Gisèle, 29 ans, poignardée le 9 septembre, Viergemene, 42 ans, poignardée le 16 septembre, Synthia, 38 ans, et ses deux garçons assassinés le 26 septembre. Les maisons d’hébergement pour femmes victimes de violence lancent un cri du cœur aux futurs premier ministre et ministres de la condition Féminine et de la Santé et des Services sociaux.

Note de la rédaction : Le Journal de Lévis n'endosse aucune opinion qui est partagée dans les lettres d'opinion ou ouvertes publiées dans notre section Opinions. Les opinions qui sont exprimées dans ce texte sont celles des autrices signataires.

Beaucoup a été fait depuis 3 ans, des budgets conséquents ont notamment été injectés dans les services d’aide communautaires, pour l’implantation de tribunaux spécialisés et de cellules de crise. Gisèle et Viergemene avaient pourtant fait tout ce que la société demande aux victimes de violence conjugale : demander de l’aide, quitter l’agresseur, déménager, etc. Leurs ex-conjoints étaient assujettis à des conditions strictes, mais l’analyse de leur dangerosité a d’évidence été défaillante. L’ex-conjoint de Synthia n’était pas connu des services de police mais, selon notre expérience, la décision d’enlever la vie dans un contexte de contrôle coercitif ne survient pas par hasard, il y a toujours des signes avant-coureurs.

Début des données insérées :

--- src/rtl/sequenciador_multiciclo_pkg.sv ---
// Shared definitions for the multicycle processor controller: opcodes, step
// encodings, default widths and the register one-hot select helper.
package proc_pkg;

  localparam int unsigned IW_DEF     = 9;
  localparam int unsigned N_REGS_DEF = 8;

  localparam logic [2:0] OP_MV  = 3'b000;
  localparam logic [2:0] OP_MVI = 3'b001;
  localparam logic [2:0] OP_ADD = 3'b010;
  localparam logic [2:0] OP_SUB = 3'b011;

  typedef enum logic [1:0] {
    T0 = 2'b00,
    T1 = 2'b01,
    T2 = 2'b10,
    T3 = 2'b11
  } step_t;

  // Register index 0 maps to the MSB of the Rin/Rout buses.
  function automatic logic [7:0] onehot_sel(input logic [2:0] idx);
    return 8'b1000_0000 >> idx;
  endfunction

endpackage

--- src/rtl/sequenciador_multiciclo_if.sv ---
// Controller bundle: start/instruction inputs and all datapath enables.
interface sequenciador_multiciclo_if #(
  parameter int unsigned N_REGS = 8
);
  logic              Run;
  logic [15:0]       DIN;
  logic              IRin;
  logic [N_REGS-1:0] Rin;
  logic [N_REGS-1:0] Rout;
  logic              Ain;
  logic              Gin;
  logic              Gout;
  logic              AddSub;
  logic              DINout;
  logic              Done;
  logic [1:0]        Tstep;

  modport master (
    output Run, DIN,
    input  IRin, Rin, Rout, Ain, Gin, Gout, AddSub, DINout, Done, Tstep
  );

  modport slave (
    input  Run, DIN,
    output IRin, Rin, Rout, Ain, Gin, Gout, AddSub, DINout, Done, Tstep
  );
endinterface

--- src/rtl/sequenciador_multiciclo_contador_passos.sv ---
// Two-bit instruction step register: async reset, synchronous clear back to T0
// and increment.
module contador_passos
  import proc_pkg::*;
(
  input  logic  Clock,
  input  logic  Reset,
  input  logic  clear,
  input  logic  inc,
  output step_t step
);

  always_ff @(posedge Clock or posedge Reset) begin
    if (Reset) begin
      step <= T0;
    end else if (clear) begin
      step <= T0;
    end else if (inc) begin
      step <= step_t'(step + 2'd1);
    end
  end

endmodule

--- src/rtl/sequenciador_multiciclo.sv ---
// Multicycle processor control: latches the instruction in T0 and decodes
// {step, ir_q} into the datapath enables for T1..T3.
module sequenciador_multiciclo
  import proc_pkg::*;
#(
  parameter int unsigned N_REGS = N_REGS_DEF,
  parameter int unsigned IW     = IW_DEF
) (
  input logic                    Clock,
  input logic                    Reset,
  sequenciador_multiciclo_if.slave bus
);

  step_t             step;
  logic [IW-1:0]     ir_q;
  logic [2:0]        opcode;
  logic [2:0]        x;
  logic [2:0]        y;
  logic              clear;
  logic              inc;
  logic              irin;
  logic [N_REGS-1:0] rin;
  logic [N_REGS-1:0] rout;
  logic              ain;
  logic              gin;
  logic              gout;
  logic              addsub;
  logic              dinout;
  logic              done;
  logic              unused_din;

  assign opcode     = ir_q[8:6];
  assign x          = ir_q[5:3];
  assign y          = ir_q[2:0];
  assign unused_din = ^bus.DIN[15:IW];

  contador_passos u_passos (
    .Clock (Clock),
    .Reset (Reset),
    .clear (clear),
    .inc   (inc),
    .step  (step)
  );

  always_ff @(posedge Clock or posedge Reset) begin
    if (Reset) begin
      ir_q <= '0;
    end else if (irin) begin
      ir_q <= bus.DIN[IW-1:0];
    end
  end

  // Reset is folded into the T0 decode so IRin cannot leak out while the
  // controller is being held in reset with Run already high.
  always_comb begin
    clear  = 1'b0;
    inc    = 1'b0;
    irin   = 1'b0;
    rin    = '0;
    rout   = '0;
    ain    = 1'b0;
    gin    = 1'b0;
    gout   = 1'b0;
    addsub = 1'b0;
    dinout = 1'b0;
    done   = 1'b0;
    unique case (step)
      T0: begin
        if (bus.Run && !Reset) begin
          irin = 1'b1;
          inc  = 1'b1;
        end
      end
      T1: begin
        unique case (opcode)
          OP_MV: begin
            rout  = N_REGS'(onehot_sel(y));
            rin   = N_REGS'(onehot_sel(x));
            done  = 1'b1;
            clear = 1'b1;
          end
          OP_MVI: begin
            dinout = 1'b1;
            rin    = N_REGS'(onehot_sel(x));
            done   = 1'b1;
            clear  = 1'b1;
          end
          OP_ADD, OP_SUB: begin
            rout = N_REGS'(onehot_sel(x));
            ain  = 1'b1;
            inc  = 1'b1;
          end
          default: begin
            done  = 1'b1;
            clear = 1'b1;
          end
        endcase
      end
      T2: begin
        rout   = N_REGS'(onehot_sel(y));
        gin    = 1'b1;
        addsub = opcode[0];
        inc    = 1'b1;
      end
      T3: begin
        gout  = 1'b1;
        rin   = N_REGS'(onehot_sel(x));
        done  = 1'b1;
        clear = 1'b1;
      end
      default: clear = 1'b1;
    endcase
  end

  assign bus.IRin   = irin;
  assign bus.Rin    = rin;
  assign bus.Rout   = rout;
  assign bus.Ain    = ain;
  assign bus.Gin    = gin;
  assign bus.Gout   = gout;
  assign bus.AddSub = addsub;
  assign bus.DINout = dinout;
  assign bus.Done   = done;
  assign bus.Tstep  = step;

endmodule
File: src/rtl/code_entry.sv
// Keypad front end of the six-digit lock: collects digits, holds the stored code, runs unlock/change/lockout.
// Latency: all outputs registered; a key affects outputs on the cycle after its strobe; CHECK lasts one cycle.
// Backpressure: none; one key per cycle is consumed or dropped depending on state.
module code_entry #(
  parameter logic [23:0] INIT_CODE   = 24'h123456,
  parameter int          MAX_FAIL    = 3,
  parameter int          LOCK_CYCLES = 1000,
  parameter int          OPEN_CYCLES = 5000
) (
  input  logic        clk,
  input  logic        rst_n,
  input  logic        key_valid,
  input  logic [3:0]  key_code,
  input  logic        match,
  output logic [23:0] entry,
  output logic [23:0] stored,
  output logic        check,
  output logic [2:0]  count,
  output logic        unlock,
  output logic        alarm,
  output logic        saved,
  output logic [2:0]  fail_cnt
);

  localparam int TMAX = (LOCK_CYCLES > OPEN_CYCLES) ? LOCK_CYCLES : OPEN_CYCLES;
  localparam int TW   = (TMAX > 1) ? $clog2(TMAX) : 1;

  typedef enum logic [2:0] {S_ENTRY, S_CHECK, S_OPEN, S_NEWCODE, S_LOCKED} state_t;

  state_t        r_state, w_state_nxt;
  logic [23:0]   r_entry, w_entry_nxt, w_ed_entry;
  logic [2:0]    r_count, w_count_nxt, w_ed_count;
  logic [23:0]   r_stored, w_stored_nxt;
  logic [2:0]    r_fail, w_fail_nxt;
  logic          r_saved, w_saved_nxt;
  logic [TW-1:0] r_timer, w_timer_nxt;

  logic       w_key_digit, w_key_bs, w_key_clr, w_key_ent, w_key_chg;
  logic [2:0] w_fail_inc;
  logic       w_fail_lock;

  assign w_key_digit = key_valid && (key_code <= 4'd9);
  assign w_key_bs    = key_valid && (key_code == 4'hA);
  assign w_key_clr   = key_valid && (key_code == 4'hB);
  assign w_key_ent   = key_valid && (key_code == 4'hC);
  assign w_key_chg   = key_valid && (key_code == 4'hD);

  // A mismatch (or short enter) bumps the counter; reaching the limit diverts into lockout.
  assign w_fail_inc  = r_fail + 3'd1;
  assign w_fail_lock = (w_fail_inc == 3'(MAX_FAIL));

  // Digit-editing result for the current key, used only by the states that collect digits.
  always_comb begin
    w_ed_entry = r_entry;
    w_ed_count = r_count;
    if (w_key_digit && (r_count < 3'd6)) begin
      for (int i = 0; i < 6; i++) begin
        if (r_count == 3'(i)) w_ed_entry[23-4*i -: 4] = key_code;
      end
      w_ed_count = r_count + 3'd1;
    end else if (w_key_bs && (r_count != 3'd0)) begin
      for (int i = 0; i < 6; i++) begin
        if (r_count == 3'(i + 1)) w_ed_entry[23-4*i -: 4] = 4'h0;
      end
      w_ed_count = r_count - 3'd1;
    end else if (w_key_clr) begin
      w_ed_entry = '0;
      w_ed_count = 3'd0;
    end
  end

  // Next-state and next-register values; the free-running decrement is harmless outside OPEN/LOCKED.
  always_comb begin
    w_state_nxt  = r_state;
    w_entry_nxt  = r_entry;
    w_count_nxt  = r_count;
    w_stored_nxt = r_stored;
    w_fail_nxt   = r_fail;
    w_saved_nxt  = 1'b0;
    w_timer_nxt  = (r_timer != '0) ? (r_timer - TW'(1)) : r_timer;
    case (r_state)
      S_ENTRY: begin
        if (w_key_ent) begin
          if (r_count == 3'd6) begin
            w_state_nxt = S_CHECK;
          end else begin
            w_fail_nxt  = w_fail_inc;
            w_entry_nxt = '0;
            w_count_nxt = 3'd0;
            if (w_fail_lock) begin
              w_state_nxt = S_LOCKED;
              w_timer_nxt = TW'(LOCK_CYCLES - 1);
            end
          end
        end else begin
          w_entry_nxt = w_ed_entry;
          w_count_nxt = w_ed_count;
        end
      end
      S_CHECK: begin
        w_entry_nxt = '0;
        w_count_nxt = 3'd0;
        if (match) begin
          w_state_nxt = S_OPEN;
          w_fail_nxt  = 3'd0;
          w_timer_nxt = TW'(OPEN_CYCLES - 1);
        end else begin
          w_fail_nxt = w_fail_inc;
          if (w_fail_lock) begin
            w_state_nxt = S_LOCKED;
            w_timer_nxt = TW'(LOCK_CYCLES - 1);
          end else begin
            w_state_nxt = S_ENTRY;
          end
        end
      end
      S_OPEN: begin
        // Expiry wins over any key pressed in the same cycle.
        if (r_timer == '0)              w_state_nxt = S_ENTRY;
        else if (w_key_chg)             w_state_nxt = S_NEWCODE;
        else if (w_key_clr || w_key_ent) w_state_nxt = S_ENTRY;
      end
      S_NEWCODE: begin
        if (w_key_ent && (r_count == 3'd6)) begin
          w_stored_nxt = r_entry;
          w_saved_nxt  = 1'b1;
          w_entry_nxt  = '0;
          w_count_nxt  = 3'd0;
          w_state_nxt  = S_ENTRY;
        end else if (w_key_clr && (r_count == 3'd0)) begin
          w_state_nxt = S_ENTRY;
        end else begin
          w_entry_nxt = w_ed_entry;
          w_count_nxt = w_ed_count;
        end
      end
      S_LOCKED: begin
        if (r_timer == '0) begin
          w_fail_nxt  = 3'd0;
          w_state_nxt = S_ENTRY;
        end
      end
      default: w_state_nxt = S_ENTRY;
    endcase
  end

  // State register.
  always_ff @(posedge clk or negedge rst_n) begin
    if (!rst_n) r_state <= S_ENTRY;
    else        r_state <= w_state_nxt;
  end

  // Datapath registers; the stored code falls back to the factory value on any reset.
  always_ff @(posedge clk or negedge rst_n) begin
    if (!rst_n) begin
      r_entry  <= '0;
      r_count  <= 3'd0;
      r_stored <= INIT_CODE;
      r_fail   <= 3'd0;
      r_saved  <= 1'b0;
      r_timer  <= '0;
    end else begin
      r_entry  <= w_entry_nxt;
      r_count  <= w_count_nxt;
      r_stored <= w_stored_nxt;
      r_fail   <= w_fail_nxt;
      r_saved  <= w_saved_nxt;
      r_timer  <= w_timer_nxt;
    end
  end

  assign entry    = r_entry;
  assign stored   = r_stored;
  assign count    = r_count;
  assign fail_cnt = r_fail;
  assign saved    = r_saved;
  assign check    = (r_state == S_CHECK);
  assign unlock   = (r_state == S_OPEN) || (r_state == S_NEWCODE);
  assign alarm    = (r_state == S_LOCKED);

endmodule
$ cat src/rtl/paper_pc.sv
// Program counter: 4-bit register with clear, load and wrapping increment.
module paper_pc
  import paper_ctrl_pkg::*;
(
  input  logic            clk,
  input  logic            reset_n,
  input  logic            clr_i,
  input  logic            load_i,
  input  logic            inc_i,
  input  logic [PC_W-1:0] target_i,
  output logic [PC_W-1:0] pc_o
);

  logic [PC_W-1:0] pc_q;
  logic [PC_W-1:0] pc_d;

  // Next pc: clear wins over load, load wins over increment; 15+1 wraps to 0.
  always_comb begin
    pc_d = pc_q;
    if (clr_i) begin
      pc_d = '0;
    end else if (load_i) begin
      pc_d = target_i;
    end else if (inc_i) begin
      pc_d = pc_q + 1'b1;
    end
  end

  // pc register with synchronous active-low reset.
  always_ff @(posedge clk) begin
    if (!reset_n) begin
      pc_q <= '0;
    end else begin
      pc_q <= pc_d;
    end
  end

  assign pc_o = pc_q;

endmodule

«Il faut bien comprendre que dans chaque situation de violence conjugale, il y a des signes précurseurs et un modus operandi similaire de la part des conjoints violents. Une vision et compréhension même de la problématique est nécessaire afin de protéger réellement ces femmes. Une formation obligatoire et continue doit être offerte aux personnels afin que le concept de contrôle coercitif soit compris et évalué de la bonne façon», indique Manon Monastesse, directrice générale de la Fédération des maisons d’hébergement pour femmes (FMHF).

Synthia était une professionnelle d’un milieu aisé, elle avait certainement accès aux services de santé, ainsi que ses enfants. N’y avait-il pas autour d’eux des professionnels qui auraient pu déceler les risques? L’action 23 du Plan d’action gouvernemental en matière de violence conjugale 2018-2023 prévoit depuis 4 ans la formation des professionnels de 1e ligne sur le dépistage de la violence conjugale, une formation de 6h est disponible sur le web, non-obligatoire.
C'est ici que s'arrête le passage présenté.